Multiple-item bounded Knapsack algorithm

2
votes

I have a list of items that each have a price - or in terms of the Knapsack problem, a weight. The number of purchasable items are only limited by a budget, so it is possible to buy as many of each as desirable, as long as the total amount spent isn't over a certain constant. I also have an algorithm that, based on certain variables, tells how profitable each item is (i.e. the value of each item). So basically I have a bounded Knapsack problem with the extra condition that more than one of each item fits into the knapsack.

I want to maximize the profit under these conditions. I understand that there isn't an efficient solution, but is there at least a feasible one?

1
algorithmknapsack-problem
Is a solution that has the same complexity as a standard knapsack feasible?kraskevich
a dp array of size budget will be needed, complexity will be O(budget*(size of item list))sashas

1 Answers

2
votes

Let dp[i] be the maximum profit that can be earned if our budget is i. And cost[j] denote cost of j item and p[j] the profit earned from it. I assume cost[] and profit[] are given. Then following is the code in c++. ( let there be n items ).

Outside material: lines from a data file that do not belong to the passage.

$ cat src/verilog/adcmux_ctrl.sv
// Converter control: register file, channel arbitration and result formatting.
`timescale 1ns/1ps
`default_nettype none

module adcmux_ctrl #(
    parameter bit DUAL_CONV  = 1'b0,
    parameter bit INSTANCE_B = 1'b0
) (
    // Clock and reset
    input  wire logic                      CLOCK,
    input  wire logic                      RST,
    // APB slave
    input  wire logic                      PSEL,
    input  wire logic                      PENABLE,
    input  wire logic                      PWRITE,
    input  wire logic [7:0]                PADDR,
    input  wire logic [31:0]               PWDATA,
    output logic      [31:0]               PRDATA,
    output logic                           PREADY,
    output logic                           PSLVERR,
    // Event triggers, one per channel
    input  wire logic [3:0]                EVENT_TRIG,
    // Results from the converter core
    input  wire logic                      CORE_DONE,
    input  wire logic [1:0]                CORE_CHAN,
    input  wire logic [11:0]               CORE_RAW,
    // Settings to the converter core
    output adcmux_pkg::adcmux_conv_t       CONV,
    output logic                           CONV_ENABLE,
    output logic                           CONV_SIGNED,
    output logic [1:0]                     CONV_REF,
    output logic [3:0]                     RESULT_EVENT
);

    // ========================================================================
    // Result formatting
    function automatic logic [15:0] fmt_result(
        input logic [11:0] raw,
        input logic        sgn,
        input logic        res8,
        input logic        left
    );
        logic [15:0] r;
        r = 16'h0000;
        if (res8) begin
            r = {{8{sgn & raw[7]}}, raw[7:0]};
        end else if (left) begin
            r = {raw, 4'h0};
        end else begin
            r = {{4{sgn & raw[11]}}, raw};
        end
        return r;
    endfunction

    function automatic logic [1:0] first_one(input logic [3:0] v);
        logic [1:0] r;
        r = 2'h0;
        if (v[0]) begin
            r = 2'h0;
        end else if (v[1]) begin
            r = 2'h1;
        end else if (v[2]) begin
            r = 2'h2;
        end else if (v[3]) begin
            r = 2'h3;
        end
        return r;
    endfunction

    // ========================================================================
    // State
    logic                                  enable_ff;
    logic                                  signed_ff;
    logic                                  res8_ff;
    logic                                  left_ff;
    logic [1:0]                            ref_ff;
    logic [7:0]                            presc_ff;
    logic [7:0]                            div_ff;
    logic [3:0]                            pend_ff;
    logic [3:0]                            done_ff;
    logic [3:0]                            revt_ff;
    logic [adcmux_pkg::MUX_W-1:0]          mux_ff [4];
    logic [15:0]                           res_ff [4];
    logic [31:0]                           prdata_ff;
    logic                                  pready_ff;
    logic                                  pslverr_ff;
    adcmux_pkg::adcmux_conv_t              conv_ff;
    adcmux_pkg::adcmux_conv_t              nxt_conv;

    // ========================================================================
    // Bus decode
    wire logic        setup_ph  = PSEL & ~PENABLE;
    wire logic        access_ok = PSEL & PENABLE & pready_ff;
    wire logic        wr_en     = access_ok & PWRITE & ~pslverr_ff;
    wire logic        aligned   = (PADDR[1:0] == 2'b00);
    wire logic        mapped    = aligned & (PADDR <= adcmux_pkg::OFS_LAST);
    wire logic        wr_ctrl   = wr_en & (PADDR == adcmux_pkg::OFS_CTRL);
    wire logic        wr_cfg    = wr_en & (PADDR == adcmux_pkg::OFS_CONFIG);
    wire logic        wr_presc  = wr_en & (PADDR == adcmux_pkg::OFS_PRESC);
    wire logic        wr_stat   = wr_en & (PADDR == adcmux_pkg::OFS_STATUS);
    wire logic        in_mux    = (PADDR[7:4] == adcmux_pkg::OFS_MUX0[7:4]);
    wire logic        in_res    = (PADDR[7:4] == adcmux_pkg::OFS_RES0[7:4]);
    wire logic [1:0]  sel_ch    = PADDR[3:2];

    // ========================================================================
    // Converter clock enable and arbitration
    // The converter clock is a one-cycle enable; a start is only offered
    // on it, so the shared pipeline never sees two starts in one period.
    wire logic        conv_tick = enable_ff & (div_ff == presc_ff);
    wire logic [7:0]  nxt_div   = conv_tick ? 8'h00 : 8'(div_ff + 8'h01);
    wire logic [3:0]  sw_start  = wr_ctrl ? PWDATA[adcmux_pkg::CTRL_START +: 4]
                                          : 4'h0;
    wire logic [3:0]  evt_start;
    wire logic        grant     = conv_tick & (|pend_ff);
    wire logic [1:0]  gch       = first_one(pend_ff);
    wire logic [3:0]  gmask     = grant ? (4'h1 << gch) : 4'h0;
    wire logic [3:0]  core_hit  = CORE_DONE ? (4'h1 << CORE_CHAN) : 4'h0;
    wire logic [15:0] fmt_val   = fmt_result(CORE_RAW, signed_ff, res8_ff,
                                             left_ff);
    wire logic [3:0]  is_diff;

    // ========================================================================
    // Per-channel state
    genvar g;
    generate
        for (g = 0; g < 4; g++) begin : g_chan
            assign evt_start[g] = EVENT_TRIG[g] &
                                  mux_ff[g][adcmux_pkg::MUX_EVEN];
            assign is_diff[g] = ~mux_ff[g][adcmux_pkg::MUX_MODE + 1];

            always_ff @(posedge CLOCK or posedge RST) begin
                if (RST) begin
                    mux_ff[g]  <= adcmux_pkg::MUX_RST;
                    res_ff[g]  <= adcmux_pkg::RES_RST;
                    pend_ff[g] <= 1'b0;
                    done_ff[g] <= 1'b0;
                    revt_ff[g] <= 1'b0;
                end else begin
                    if (wr_en && in_mux && sel_ch == 2'(g)) begin
                        mux_ff[g] <= PWDATA[adcmux_pkg::MUX_W-1:0];
                    end
                    // A new trigger in the granting cycle is kept.
                    pend_ff[g] <= (pend_ff[g] & ~gmask[g]) |
                                  sw_start[g] | evt_start[g];
                    if (core_hit[g]) begin
                        res_ff[g] <= fmt_val;
                    end
                    // Set wins over a write-one clear in the same cycle.
                    done_ff[g] <= core_hit[g] |
                                  (done_ff[g] & ~(wr_stat & PWDATA[g]));
                    revt_ff[g] <= core_hit[g];
                end
            end
        end
    endgenerate

    // ========================================================================
    // Settings of the granted channel
    logic [adcmux_pkg::MUX_W-1:0] gmux;
    adcmux_pkg::adcmux_mode_t     gmode;
    logic [3:0]                   gpos;
    logic [1:0]                   gneg;
    logic [2:0]                   ggain;

    assign gmux  = mux_ff[gch];
    assign gmode = adcmux_pkg::adcmux_mode_t'(gmux[adcmux_pkg::MUX_MODE +: 2]);
    assign gpos  = gmux[adcmux_pkg::MUX_POS +: 4];
    assign gneg  = gmux[adcmux_pkg::MUX_NEG +: 2];
    assign ggain = gmux[adcmux_pkg::MUX_GAIN +: 3];

    always_comb begin
        nxt_conv          = conv_ff;
        nxt_conv.start    = grant;
        if (grant) begin
            nxt_conv.chan     = gch;
            nxt_conv.mode     = gmode;
            nxt_conv.res8     = res8_ff;
            // With two converters each reaches only its own port.
            nxt_conv.pos_port = DUAL_CONV ? INSTANCE_B : gpos[3];
            nxt_conv.pos_pin  = gpos[2:0];
            nxt_conv.gain     = 3'h0;
            nxt_conv.neg_sel  = adcmux_pkg::NEG_GND;
            if (gmode == adcmux_pkg::MODE_INTERNAL) begin
                nxt_conv.pos_pin = {1'b0, gpos[1:0]};
            end
            if (!signed_ff) begin
                nxt_conv.neg_sel = adcmux_pkg::NEG_HALFREF;
            end else begin
                case (gmode)
                    adcmux_pkg::MODE_DIFF: begin
                        nxt_conv.neg_sel = {2'b00, gneg};
                    end
                    adcmux_pkg::MODE_DIFFGAIN: begin
                        nxt_conv.neg_sel = adcmux_pkg::NEG_GAINBASE |
                                           {2'b00, gneg};
                        // Code seven is not a factor and falls back to 1x.
                        nxt_conv.gain = (ggain <= adcmux_pkg::GAIN_MAX) ?
                                        ggain : 3'h0;
                    end
                    adcmux_pkg::MODE_SINGLE: begin
                        nxt_conv.neg_sel = adcmux_pkg::NEG_GND;
                    end
                    adcmux_pkg::MODE_INTERNAL: begin
                        nxt_conv.neg_sel = adcmux_pkg::NEG_GND;
                    end
                    default: begin
                        nxt_conv.neg_sel = adcmux_pkg::NEG_GND;
                    end
                endcase
            end
        end
    end

    // ========================================================================
    // Read data
    // A differential channel in unsigned mode cannot be measured correctly,
    // so the conflict is shown to software instead of silently converted.
    wire logic cfg_err = ~signed_ff & (|is_diff);
    logic [31:0] rd_word;

    always_comb begin
        rd_word = 32'h0000_0000;
        if (in_mux) begin
            rd_word = {20'h00000, mux_ff[sel_ch]};
        end else if (in_res) begin
            rd_word = {16'h0000, res_ff[sel_ch]};
        end else begin
            case (PADDR)
                adcmux_pkg::OFS_CTRL:   rd_word = {31'h0, enable_ff};
                adcmux_pkg::OFS_CONFIG: rd_word = {26'h0, ref_ff, 1'b0,
                                                   left_ff, res8_ff,
                                                   signed_ff};
                adcmux_pkg::OFS_PRESC:  rd_word = {24'h000000, presc_ff};
                adcmux_pkg::OFS_STATUS: rd_word = {27'h0, cfg_err, done_ff};
                default:                rd_word = 32'h0000_0000;
            endcase
        end
    end

    // ========================================================================
    // Global registers and bus answer
    always_ff @(posedge CLOCK or posedge RST) begin
        if (RST) begin
            enable_ff  <= 1'b0;
            signed_ff  <= 1'b0;
            res8_ff    <= 1'b0;
            left_ff    <= 1'b0;
            ref_ff     <= adcmux_pkg::REF_INT1V0;
            presc_ff   <= adcmux_pkg::PRESC_RST;
            div_ff     <= 8'h00;
            prdata_ff  <= 32'h0000_0000;
            pready_ff  <= 1'b0;
            pslverr_ff <= 1'b0;
        end else begin
            if (wr_ctrl) begin
                enable_ff <= PWDATA[adcmux_pkg::CTRL_ENABLE];
            end
            if (wr_cfg) begin
                signed_ff <= PWDATA[adcmux_pkg::CFG_SIGNED];
                res8_ff   <= PWDATA[adcmux_pkg::CFG_RES8];
                left_ff   <= PWDATA[adcmux_pkg::CFG_LEFT];
                ref_ff    <= PWDATA[adcmux_pkg::CFG_REF +: 2];
            end
            if (wr_presc) begin
                presc_ff <= PWDATA[7:0];
            end
            div_ff     <= enable_ff ? nxt_div : 8'h00;
            pready_ff  <= setup_ph;
            pslverr_ff <= setup_ph & ~mapped;
            if (setup_ph) begin
                prdata_ff <= rd_word;
            end
        end
    end

    // ========================================================================
    // Converter side outputs
    always_ff @(posedge CLOCK or posedge RST) begin
        if (RST) begin
            conv_ff <= '0;
        end else begin
            conv_ff <= nxt_conv;
        end
    end

    assign PRDATA       = prdata_ff;
    assign PREADY       = pready_ff;
    assign PSLVERR      = pslverr_ff;
    assign CONV         = conv_ff;
    assign CONV_ENABLE  = enable_ff;
    assign CONV_SIGNED  = signed_ff;
    assign CONV_REF     = ref_ff;
    assign RESULT_EVENT = revt_ff;

endmodule // adcmux_ctrl

`default_nettype wire
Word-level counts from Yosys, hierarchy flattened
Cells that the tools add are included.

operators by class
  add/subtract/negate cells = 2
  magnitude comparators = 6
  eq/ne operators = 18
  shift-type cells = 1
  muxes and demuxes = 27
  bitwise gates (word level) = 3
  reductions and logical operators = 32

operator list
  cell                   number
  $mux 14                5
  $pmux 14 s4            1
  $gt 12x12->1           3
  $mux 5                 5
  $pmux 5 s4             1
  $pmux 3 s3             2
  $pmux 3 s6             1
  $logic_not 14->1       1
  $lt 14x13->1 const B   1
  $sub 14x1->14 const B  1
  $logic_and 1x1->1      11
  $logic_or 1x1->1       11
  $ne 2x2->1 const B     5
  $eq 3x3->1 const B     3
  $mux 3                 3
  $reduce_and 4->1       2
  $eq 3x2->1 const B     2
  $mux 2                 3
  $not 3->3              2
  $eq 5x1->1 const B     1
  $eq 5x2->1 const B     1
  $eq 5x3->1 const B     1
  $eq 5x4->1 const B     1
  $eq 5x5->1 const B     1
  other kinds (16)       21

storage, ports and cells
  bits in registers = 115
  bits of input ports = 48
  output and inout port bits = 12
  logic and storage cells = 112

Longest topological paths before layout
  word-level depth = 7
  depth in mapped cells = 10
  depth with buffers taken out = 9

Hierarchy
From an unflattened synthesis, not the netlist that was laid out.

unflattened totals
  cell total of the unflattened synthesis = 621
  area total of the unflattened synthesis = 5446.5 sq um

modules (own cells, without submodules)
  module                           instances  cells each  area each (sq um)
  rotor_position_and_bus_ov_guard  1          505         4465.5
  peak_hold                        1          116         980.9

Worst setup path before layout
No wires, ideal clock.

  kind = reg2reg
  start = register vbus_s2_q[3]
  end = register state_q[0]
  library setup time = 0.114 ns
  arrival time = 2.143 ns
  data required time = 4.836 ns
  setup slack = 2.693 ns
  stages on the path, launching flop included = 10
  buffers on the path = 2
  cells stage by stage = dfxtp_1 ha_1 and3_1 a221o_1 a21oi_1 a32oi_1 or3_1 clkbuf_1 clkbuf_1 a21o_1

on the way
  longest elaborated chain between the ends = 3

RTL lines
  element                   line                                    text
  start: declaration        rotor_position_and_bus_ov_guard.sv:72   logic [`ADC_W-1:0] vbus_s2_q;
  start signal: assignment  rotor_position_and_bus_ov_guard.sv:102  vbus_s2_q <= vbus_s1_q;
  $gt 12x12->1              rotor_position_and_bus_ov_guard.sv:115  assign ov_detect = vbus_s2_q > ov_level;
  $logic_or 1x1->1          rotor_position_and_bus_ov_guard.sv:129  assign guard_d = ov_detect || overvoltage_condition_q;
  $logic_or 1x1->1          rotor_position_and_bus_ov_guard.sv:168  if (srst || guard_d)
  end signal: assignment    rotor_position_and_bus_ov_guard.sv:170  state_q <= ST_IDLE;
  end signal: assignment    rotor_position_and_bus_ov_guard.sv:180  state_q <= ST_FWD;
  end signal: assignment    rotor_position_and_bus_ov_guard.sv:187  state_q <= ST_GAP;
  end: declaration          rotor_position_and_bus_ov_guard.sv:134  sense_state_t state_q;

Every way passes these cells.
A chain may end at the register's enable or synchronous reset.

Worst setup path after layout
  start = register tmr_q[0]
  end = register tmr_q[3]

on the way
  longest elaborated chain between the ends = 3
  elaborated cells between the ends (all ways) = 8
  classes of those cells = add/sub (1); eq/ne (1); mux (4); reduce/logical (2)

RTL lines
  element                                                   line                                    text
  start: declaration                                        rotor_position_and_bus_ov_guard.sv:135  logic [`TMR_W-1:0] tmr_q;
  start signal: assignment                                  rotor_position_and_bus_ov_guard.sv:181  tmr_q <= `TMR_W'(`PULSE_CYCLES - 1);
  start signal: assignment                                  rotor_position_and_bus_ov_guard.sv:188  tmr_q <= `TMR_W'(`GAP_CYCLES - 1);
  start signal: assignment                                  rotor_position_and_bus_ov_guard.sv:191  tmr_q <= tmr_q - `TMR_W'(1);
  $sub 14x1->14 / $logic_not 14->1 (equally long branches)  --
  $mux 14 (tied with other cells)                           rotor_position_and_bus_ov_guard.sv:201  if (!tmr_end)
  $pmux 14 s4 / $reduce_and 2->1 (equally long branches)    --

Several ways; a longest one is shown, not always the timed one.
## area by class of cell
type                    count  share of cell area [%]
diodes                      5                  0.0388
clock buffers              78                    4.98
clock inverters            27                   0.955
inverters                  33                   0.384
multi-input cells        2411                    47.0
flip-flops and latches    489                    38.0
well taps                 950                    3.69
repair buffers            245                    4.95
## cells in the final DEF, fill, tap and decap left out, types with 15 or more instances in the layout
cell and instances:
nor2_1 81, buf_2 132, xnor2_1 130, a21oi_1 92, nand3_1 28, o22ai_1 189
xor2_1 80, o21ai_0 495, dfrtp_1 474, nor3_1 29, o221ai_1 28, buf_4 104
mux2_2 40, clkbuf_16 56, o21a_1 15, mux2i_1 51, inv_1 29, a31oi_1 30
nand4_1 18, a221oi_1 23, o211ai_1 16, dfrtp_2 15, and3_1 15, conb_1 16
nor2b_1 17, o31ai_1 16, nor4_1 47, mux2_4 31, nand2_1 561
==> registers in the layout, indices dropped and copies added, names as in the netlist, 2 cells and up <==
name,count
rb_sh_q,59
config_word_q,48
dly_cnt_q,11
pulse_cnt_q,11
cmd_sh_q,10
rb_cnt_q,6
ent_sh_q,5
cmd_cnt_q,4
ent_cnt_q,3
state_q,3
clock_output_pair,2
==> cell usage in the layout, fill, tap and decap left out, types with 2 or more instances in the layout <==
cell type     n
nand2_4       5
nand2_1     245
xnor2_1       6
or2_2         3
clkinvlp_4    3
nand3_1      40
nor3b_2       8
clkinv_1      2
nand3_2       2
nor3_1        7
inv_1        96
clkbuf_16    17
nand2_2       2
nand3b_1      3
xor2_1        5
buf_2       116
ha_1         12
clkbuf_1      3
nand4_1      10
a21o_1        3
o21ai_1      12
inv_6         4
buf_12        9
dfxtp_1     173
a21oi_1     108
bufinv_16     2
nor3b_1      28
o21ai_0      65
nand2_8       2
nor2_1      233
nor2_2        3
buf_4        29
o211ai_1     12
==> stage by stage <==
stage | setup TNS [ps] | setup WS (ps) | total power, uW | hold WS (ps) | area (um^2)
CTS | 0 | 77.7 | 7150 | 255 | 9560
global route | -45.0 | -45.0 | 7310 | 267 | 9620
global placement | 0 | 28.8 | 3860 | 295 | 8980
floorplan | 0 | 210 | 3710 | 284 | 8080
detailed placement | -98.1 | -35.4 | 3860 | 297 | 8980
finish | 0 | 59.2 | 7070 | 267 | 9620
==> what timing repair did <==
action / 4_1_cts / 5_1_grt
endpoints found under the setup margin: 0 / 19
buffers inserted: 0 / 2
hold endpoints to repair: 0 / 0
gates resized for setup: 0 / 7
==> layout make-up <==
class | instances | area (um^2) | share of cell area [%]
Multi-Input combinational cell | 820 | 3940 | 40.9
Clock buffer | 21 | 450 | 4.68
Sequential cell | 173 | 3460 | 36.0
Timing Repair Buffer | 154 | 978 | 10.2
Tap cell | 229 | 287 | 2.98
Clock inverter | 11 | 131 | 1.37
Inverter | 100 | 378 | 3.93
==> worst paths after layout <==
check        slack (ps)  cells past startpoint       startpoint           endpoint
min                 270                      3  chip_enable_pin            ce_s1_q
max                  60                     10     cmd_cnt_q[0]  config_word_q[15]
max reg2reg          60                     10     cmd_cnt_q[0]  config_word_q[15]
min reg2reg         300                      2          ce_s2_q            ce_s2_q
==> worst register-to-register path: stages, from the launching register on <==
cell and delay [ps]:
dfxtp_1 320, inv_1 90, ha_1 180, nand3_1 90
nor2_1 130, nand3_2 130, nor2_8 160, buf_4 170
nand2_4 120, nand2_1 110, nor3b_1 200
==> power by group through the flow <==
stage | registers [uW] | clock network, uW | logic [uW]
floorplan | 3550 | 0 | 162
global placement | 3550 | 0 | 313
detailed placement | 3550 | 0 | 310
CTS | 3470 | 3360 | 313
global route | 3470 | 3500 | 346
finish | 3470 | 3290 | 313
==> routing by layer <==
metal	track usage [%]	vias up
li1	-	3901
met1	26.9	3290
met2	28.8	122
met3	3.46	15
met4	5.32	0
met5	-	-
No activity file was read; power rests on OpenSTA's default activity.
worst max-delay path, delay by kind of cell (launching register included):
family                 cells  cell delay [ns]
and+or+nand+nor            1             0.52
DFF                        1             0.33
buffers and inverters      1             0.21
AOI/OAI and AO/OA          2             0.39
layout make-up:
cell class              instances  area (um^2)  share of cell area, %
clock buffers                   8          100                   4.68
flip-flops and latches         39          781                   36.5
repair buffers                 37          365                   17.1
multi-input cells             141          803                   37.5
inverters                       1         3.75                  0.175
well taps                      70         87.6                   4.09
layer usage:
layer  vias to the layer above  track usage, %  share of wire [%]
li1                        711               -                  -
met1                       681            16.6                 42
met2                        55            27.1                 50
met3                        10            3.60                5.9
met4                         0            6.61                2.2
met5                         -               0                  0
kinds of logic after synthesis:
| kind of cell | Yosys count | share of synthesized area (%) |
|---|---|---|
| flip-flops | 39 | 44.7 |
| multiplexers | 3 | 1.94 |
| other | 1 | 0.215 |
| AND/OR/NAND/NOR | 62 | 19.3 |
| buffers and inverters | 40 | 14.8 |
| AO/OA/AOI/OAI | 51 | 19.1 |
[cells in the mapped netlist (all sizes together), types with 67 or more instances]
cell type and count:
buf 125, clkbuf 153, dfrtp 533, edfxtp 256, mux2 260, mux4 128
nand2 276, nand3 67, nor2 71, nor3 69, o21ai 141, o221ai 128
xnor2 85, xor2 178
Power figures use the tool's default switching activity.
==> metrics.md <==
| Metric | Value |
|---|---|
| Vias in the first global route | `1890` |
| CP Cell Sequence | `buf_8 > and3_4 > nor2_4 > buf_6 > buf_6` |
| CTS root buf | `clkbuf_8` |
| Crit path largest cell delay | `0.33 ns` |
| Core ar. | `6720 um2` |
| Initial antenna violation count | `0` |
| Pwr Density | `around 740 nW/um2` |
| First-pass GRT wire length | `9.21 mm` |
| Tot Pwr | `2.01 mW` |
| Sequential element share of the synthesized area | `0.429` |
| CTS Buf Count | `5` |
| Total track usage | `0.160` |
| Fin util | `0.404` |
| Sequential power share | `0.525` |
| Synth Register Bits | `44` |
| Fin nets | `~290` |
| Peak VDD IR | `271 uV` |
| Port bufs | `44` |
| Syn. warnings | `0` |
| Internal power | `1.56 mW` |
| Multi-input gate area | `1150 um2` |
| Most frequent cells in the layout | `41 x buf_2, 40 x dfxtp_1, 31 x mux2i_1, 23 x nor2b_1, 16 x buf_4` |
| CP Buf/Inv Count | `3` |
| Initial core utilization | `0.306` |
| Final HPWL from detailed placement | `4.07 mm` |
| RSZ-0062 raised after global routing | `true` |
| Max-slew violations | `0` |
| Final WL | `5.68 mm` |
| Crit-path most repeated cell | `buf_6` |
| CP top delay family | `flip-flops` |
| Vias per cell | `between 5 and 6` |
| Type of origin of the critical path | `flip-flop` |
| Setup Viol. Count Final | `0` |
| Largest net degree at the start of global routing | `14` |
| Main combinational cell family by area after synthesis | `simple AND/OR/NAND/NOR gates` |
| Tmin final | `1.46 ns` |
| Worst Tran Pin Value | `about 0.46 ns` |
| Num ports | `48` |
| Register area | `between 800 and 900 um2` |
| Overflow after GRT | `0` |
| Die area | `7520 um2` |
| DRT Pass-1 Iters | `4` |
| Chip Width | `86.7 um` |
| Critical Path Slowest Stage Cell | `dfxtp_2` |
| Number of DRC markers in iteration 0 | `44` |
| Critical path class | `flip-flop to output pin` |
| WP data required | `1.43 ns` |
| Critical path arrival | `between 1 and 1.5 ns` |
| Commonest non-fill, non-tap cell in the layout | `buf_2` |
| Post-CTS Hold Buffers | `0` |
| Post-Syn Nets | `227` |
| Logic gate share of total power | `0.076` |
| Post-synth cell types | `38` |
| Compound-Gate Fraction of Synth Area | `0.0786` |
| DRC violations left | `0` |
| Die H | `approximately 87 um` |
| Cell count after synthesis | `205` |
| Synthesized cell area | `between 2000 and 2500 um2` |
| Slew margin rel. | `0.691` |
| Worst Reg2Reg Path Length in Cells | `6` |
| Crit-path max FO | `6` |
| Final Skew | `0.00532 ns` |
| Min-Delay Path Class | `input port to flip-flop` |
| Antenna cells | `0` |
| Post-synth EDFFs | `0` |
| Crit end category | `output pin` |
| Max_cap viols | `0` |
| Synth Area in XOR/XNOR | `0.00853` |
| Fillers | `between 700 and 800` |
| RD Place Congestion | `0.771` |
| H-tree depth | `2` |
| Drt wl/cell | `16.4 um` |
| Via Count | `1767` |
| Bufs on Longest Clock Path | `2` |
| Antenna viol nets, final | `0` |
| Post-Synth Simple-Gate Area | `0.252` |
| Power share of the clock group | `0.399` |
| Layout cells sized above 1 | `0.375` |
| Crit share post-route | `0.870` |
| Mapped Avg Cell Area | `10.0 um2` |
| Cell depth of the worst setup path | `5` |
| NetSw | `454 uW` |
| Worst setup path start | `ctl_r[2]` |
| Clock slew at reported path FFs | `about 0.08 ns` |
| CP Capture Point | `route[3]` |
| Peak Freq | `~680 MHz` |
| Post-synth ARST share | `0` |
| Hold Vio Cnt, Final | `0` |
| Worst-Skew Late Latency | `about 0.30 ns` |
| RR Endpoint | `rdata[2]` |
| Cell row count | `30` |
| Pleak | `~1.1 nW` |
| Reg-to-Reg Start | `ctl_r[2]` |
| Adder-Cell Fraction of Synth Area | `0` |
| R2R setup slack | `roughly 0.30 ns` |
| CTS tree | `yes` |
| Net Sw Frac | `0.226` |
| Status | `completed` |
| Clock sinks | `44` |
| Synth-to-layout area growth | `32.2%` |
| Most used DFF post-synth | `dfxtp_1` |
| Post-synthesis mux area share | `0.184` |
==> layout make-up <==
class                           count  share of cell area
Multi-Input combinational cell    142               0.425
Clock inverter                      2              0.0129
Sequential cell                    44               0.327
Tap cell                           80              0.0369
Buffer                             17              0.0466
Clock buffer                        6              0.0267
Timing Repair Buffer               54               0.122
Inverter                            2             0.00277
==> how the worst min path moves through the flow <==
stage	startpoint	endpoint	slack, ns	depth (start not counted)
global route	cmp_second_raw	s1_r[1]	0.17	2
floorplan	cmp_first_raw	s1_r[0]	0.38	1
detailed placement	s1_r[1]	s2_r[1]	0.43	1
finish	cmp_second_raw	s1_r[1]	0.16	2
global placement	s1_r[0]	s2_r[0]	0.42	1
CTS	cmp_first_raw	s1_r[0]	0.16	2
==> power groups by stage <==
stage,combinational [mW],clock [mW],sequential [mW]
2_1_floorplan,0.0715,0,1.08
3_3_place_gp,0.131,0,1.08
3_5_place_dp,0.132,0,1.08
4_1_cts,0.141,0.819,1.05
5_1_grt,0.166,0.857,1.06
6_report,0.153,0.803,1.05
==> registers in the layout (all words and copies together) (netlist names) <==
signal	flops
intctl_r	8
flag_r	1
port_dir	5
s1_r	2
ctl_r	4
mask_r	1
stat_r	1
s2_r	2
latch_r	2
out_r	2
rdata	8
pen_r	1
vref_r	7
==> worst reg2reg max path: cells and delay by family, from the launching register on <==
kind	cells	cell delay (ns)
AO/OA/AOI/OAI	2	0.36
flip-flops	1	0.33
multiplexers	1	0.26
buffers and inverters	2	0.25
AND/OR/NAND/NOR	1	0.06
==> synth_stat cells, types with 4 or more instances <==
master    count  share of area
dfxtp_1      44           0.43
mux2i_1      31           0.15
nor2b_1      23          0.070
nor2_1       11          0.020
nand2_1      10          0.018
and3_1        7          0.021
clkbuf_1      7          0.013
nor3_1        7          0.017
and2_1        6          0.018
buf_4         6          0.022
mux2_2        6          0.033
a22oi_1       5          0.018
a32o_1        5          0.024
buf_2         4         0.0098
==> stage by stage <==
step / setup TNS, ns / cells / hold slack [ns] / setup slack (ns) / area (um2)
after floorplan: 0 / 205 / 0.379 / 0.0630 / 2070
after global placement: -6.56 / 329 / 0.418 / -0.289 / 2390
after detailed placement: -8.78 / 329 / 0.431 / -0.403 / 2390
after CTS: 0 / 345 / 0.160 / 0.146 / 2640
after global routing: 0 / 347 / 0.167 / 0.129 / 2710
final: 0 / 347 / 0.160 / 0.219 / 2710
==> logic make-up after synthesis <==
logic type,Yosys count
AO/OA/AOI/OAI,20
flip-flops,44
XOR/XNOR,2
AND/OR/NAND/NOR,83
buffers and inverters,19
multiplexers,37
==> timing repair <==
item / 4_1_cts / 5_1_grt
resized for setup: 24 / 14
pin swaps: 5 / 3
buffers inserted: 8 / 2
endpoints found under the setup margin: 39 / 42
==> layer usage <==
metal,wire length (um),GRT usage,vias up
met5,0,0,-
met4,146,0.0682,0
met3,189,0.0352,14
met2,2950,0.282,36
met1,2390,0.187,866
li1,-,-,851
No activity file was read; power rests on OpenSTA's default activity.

  int max_profit(int budget )
  {
       if(budget<=0)
         return 0;
       if(dp[budget]!=-1)return dp[budget];
       int ans=0;
       for(int i=0;i<n;i++)
       {
             if(cost[i]<=budget)
               ans=max(ans,profit[i]+max_profit(budget-cost[i]));
       }
       dp[budget]=ans;
       return ans;
  }
  memset(dp,-1,sizeof(dp));
  cout<< max_profit(budget);

Time Complexity is O(budget*(size of item list )),Memory O(budget). Also I assumed everything fits in int.